■ Extracted information

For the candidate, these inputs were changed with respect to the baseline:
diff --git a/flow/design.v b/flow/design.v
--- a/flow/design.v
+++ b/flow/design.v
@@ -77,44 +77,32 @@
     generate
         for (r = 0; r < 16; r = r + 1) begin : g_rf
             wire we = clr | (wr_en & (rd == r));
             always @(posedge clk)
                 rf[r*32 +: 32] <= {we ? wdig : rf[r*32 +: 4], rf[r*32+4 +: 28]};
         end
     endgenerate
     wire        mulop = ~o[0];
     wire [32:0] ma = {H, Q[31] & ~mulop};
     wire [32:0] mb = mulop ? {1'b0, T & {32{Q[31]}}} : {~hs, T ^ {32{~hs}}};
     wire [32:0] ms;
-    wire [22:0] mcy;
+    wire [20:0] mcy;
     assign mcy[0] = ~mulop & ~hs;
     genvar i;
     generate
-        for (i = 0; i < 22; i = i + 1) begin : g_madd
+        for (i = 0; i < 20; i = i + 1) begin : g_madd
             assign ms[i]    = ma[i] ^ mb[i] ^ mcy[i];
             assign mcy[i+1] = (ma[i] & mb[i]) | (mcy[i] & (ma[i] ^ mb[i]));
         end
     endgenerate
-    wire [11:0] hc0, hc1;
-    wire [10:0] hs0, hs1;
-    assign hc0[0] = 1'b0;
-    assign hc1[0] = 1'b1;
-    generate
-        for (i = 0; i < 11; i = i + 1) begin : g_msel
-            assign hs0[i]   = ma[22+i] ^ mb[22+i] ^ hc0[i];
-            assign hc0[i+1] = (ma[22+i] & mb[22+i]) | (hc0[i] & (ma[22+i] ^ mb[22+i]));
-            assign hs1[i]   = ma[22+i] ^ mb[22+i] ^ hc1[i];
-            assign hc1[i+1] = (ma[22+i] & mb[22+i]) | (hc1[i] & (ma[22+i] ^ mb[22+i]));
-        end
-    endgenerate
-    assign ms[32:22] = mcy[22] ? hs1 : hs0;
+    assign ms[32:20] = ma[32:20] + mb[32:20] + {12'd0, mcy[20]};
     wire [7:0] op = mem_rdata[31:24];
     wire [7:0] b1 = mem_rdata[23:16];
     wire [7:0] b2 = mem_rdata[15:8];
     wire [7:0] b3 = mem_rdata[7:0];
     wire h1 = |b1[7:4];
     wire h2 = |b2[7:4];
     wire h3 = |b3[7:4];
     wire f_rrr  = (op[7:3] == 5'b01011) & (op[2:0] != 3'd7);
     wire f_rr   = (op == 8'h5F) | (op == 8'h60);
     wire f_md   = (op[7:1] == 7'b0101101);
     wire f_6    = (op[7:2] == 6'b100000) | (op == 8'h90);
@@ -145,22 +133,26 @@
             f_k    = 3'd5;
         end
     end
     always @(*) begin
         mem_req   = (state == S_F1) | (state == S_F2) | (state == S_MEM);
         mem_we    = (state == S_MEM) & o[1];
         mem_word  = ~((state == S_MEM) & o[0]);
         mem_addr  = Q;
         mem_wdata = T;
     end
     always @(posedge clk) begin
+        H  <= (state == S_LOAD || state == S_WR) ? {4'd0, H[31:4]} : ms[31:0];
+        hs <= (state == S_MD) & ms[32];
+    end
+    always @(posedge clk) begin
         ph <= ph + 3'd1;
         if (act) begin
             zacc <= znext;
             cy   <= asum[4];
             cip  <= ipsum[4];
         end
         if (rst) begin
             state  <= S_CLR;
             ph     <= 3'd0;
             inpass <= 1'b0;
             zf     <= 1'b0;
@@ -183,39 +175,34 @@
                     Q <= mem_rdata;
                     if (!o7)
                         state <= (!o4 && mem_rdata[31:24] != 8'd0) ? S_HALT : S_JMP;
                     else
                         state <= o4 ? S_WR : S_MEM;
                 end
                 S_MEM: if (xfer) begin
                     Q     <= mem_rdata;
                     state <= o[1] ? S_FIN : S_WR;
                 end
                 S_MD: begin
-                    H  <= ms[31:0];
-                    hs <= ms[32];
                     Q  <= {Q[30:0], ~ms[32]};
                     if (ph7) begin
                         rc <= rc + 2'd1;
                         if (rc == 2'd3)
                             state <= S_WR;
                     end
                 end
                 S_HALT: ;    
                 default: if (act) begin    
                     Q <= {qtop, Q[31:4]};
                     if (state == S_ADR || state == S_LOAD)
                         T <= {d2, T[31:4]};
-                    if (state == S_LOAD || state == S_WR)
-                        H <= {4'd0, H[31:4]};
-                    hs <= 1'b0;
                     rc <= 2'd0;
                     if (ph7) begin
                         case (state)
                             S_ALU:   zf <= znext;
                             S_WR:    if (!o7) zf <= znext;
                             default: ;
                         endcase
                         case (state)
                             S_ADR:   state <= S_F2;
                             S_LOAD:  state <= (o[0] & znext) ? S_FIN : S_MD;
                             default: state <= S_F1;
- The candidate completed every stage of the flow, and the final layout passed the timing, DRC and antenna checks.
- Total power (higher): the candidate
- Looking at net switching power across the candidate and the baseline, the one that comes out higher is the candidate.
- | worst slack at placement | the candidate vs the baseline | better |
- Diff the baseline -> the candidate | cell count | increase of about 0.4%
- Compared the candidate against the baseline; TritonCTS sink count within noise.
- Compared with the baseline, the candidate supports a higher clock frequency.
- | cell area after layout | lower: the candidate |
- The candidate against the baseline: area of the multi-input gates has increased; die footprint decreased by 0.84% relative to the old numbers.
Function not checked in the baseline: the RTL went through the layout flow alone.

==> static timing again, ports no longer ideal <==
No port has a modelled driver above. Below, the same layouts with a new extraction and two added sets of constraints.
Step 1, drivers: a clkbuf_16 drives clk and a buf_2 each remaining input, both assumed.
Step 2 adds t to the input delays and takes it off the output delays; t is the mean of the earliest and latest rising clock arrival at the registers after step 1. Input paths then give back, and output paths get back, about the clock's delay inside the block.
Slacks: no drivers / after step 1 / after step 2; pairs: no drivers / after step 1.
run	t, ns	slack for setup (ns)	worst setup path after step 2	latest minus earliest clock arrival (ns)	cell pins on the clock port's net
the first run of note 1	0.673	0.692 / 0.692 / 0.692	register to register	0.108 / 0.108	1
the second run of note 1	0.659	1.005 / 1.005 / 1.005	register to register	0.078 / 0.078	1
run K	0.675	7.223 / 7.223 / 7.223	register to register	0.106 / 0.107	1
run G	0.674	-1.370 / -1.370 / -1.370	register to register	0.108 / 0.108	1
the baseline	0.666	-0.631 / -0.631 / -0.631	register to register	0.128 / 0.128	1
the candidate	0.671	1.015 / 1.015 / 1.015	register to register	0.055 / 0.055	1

■ Task directions
Reproduce only what lies between the start of the listing above and the end of the line containing "wire [7:0] b1 = mem_rdata[23:16];", keeping every line exact.

■ Exercise response
For the candidate, these inputs were changed with respect to the baseline:
diff --git a/flow/design.v b/flow/design.v
--- a/flow/design.v
+++ b/flow/design.v
@@ -77,44 +77,32 @@
     generate
         for (r = 0; r < 16; r = r + 1) begin : g_rf
             wire we = clr | (wr_en & (rd == r));
             always @(posedge clk)
                 rf[r*32 +: 32] <= {we ? wdig : rf[r*32 +: 4], rf[r*32+4 +: 28]};
         end
     endgenerate
     wire        mulop = ~o[0];
     wire [32:0] ma = {H, Q[31] & ~mulop};
     wire [32:0] mb = mulop ? {1'b0, T & {32{Q[31]}}} : {~hs, T ^ {32{~hs}}};
     wire [32:0] ms;
-    wire [22:0] mcy;
+    wire [20:0] mcy;
     assign mcy[0] = ~mulop & ~hs;
     genvar i;
     generate
-        for (i = 0; i < 22; i = i + 1) begin : g_madd
+        for (i = 0; i < 20; i = i + 1) begin : g_madd
             assign ms[i]    = ma[i] ^ mb[i] ^ mcy[i];
             assign mcy[i+1] = (ma[i] & mb[i]) | (mcy[i] & (ma[i] ^ mb[i]));
         end
     endgenerate
-    wire [11:0] hc0, hc1;
-    wire [10:0] hs0, hs1;
-    assign hc0[0] = 1'b0;
-    assign hc1[0] = 1'b1;
-    generate
-        for (i = 0; i < 11; i = i + 1) begin : g_msel
-            assign hs0[i]   = ma[22+i] ^ mb[22+i] ^ hc0[i];
-            assign hc0[i+1] = (ma[22+i] & mb[22+i]) | (hc0[i] & (ma[22+i] ^ mb[22+i]));
-            assign hs1[i]   = ma[22+i] ^ mb[22+i] ^ hc1[i];
-            assign hc1[i+1] = (ma[22+i] & mb[22+i]) | (hc1[i] & (ma[22+i] ^ mb[22+i]));
-        end
-    endgenerate
-    assign ms[32:22] = mcy[22] ? hs1 : hs0;
+    assign ms[32:20] = ma[32:20] + mb[32:20] + {12'd0, mcy[20]};
     wire [7:0] op = mem_rdata[31:24];
     wire [7:0] b1 = mem_rdata[23:16];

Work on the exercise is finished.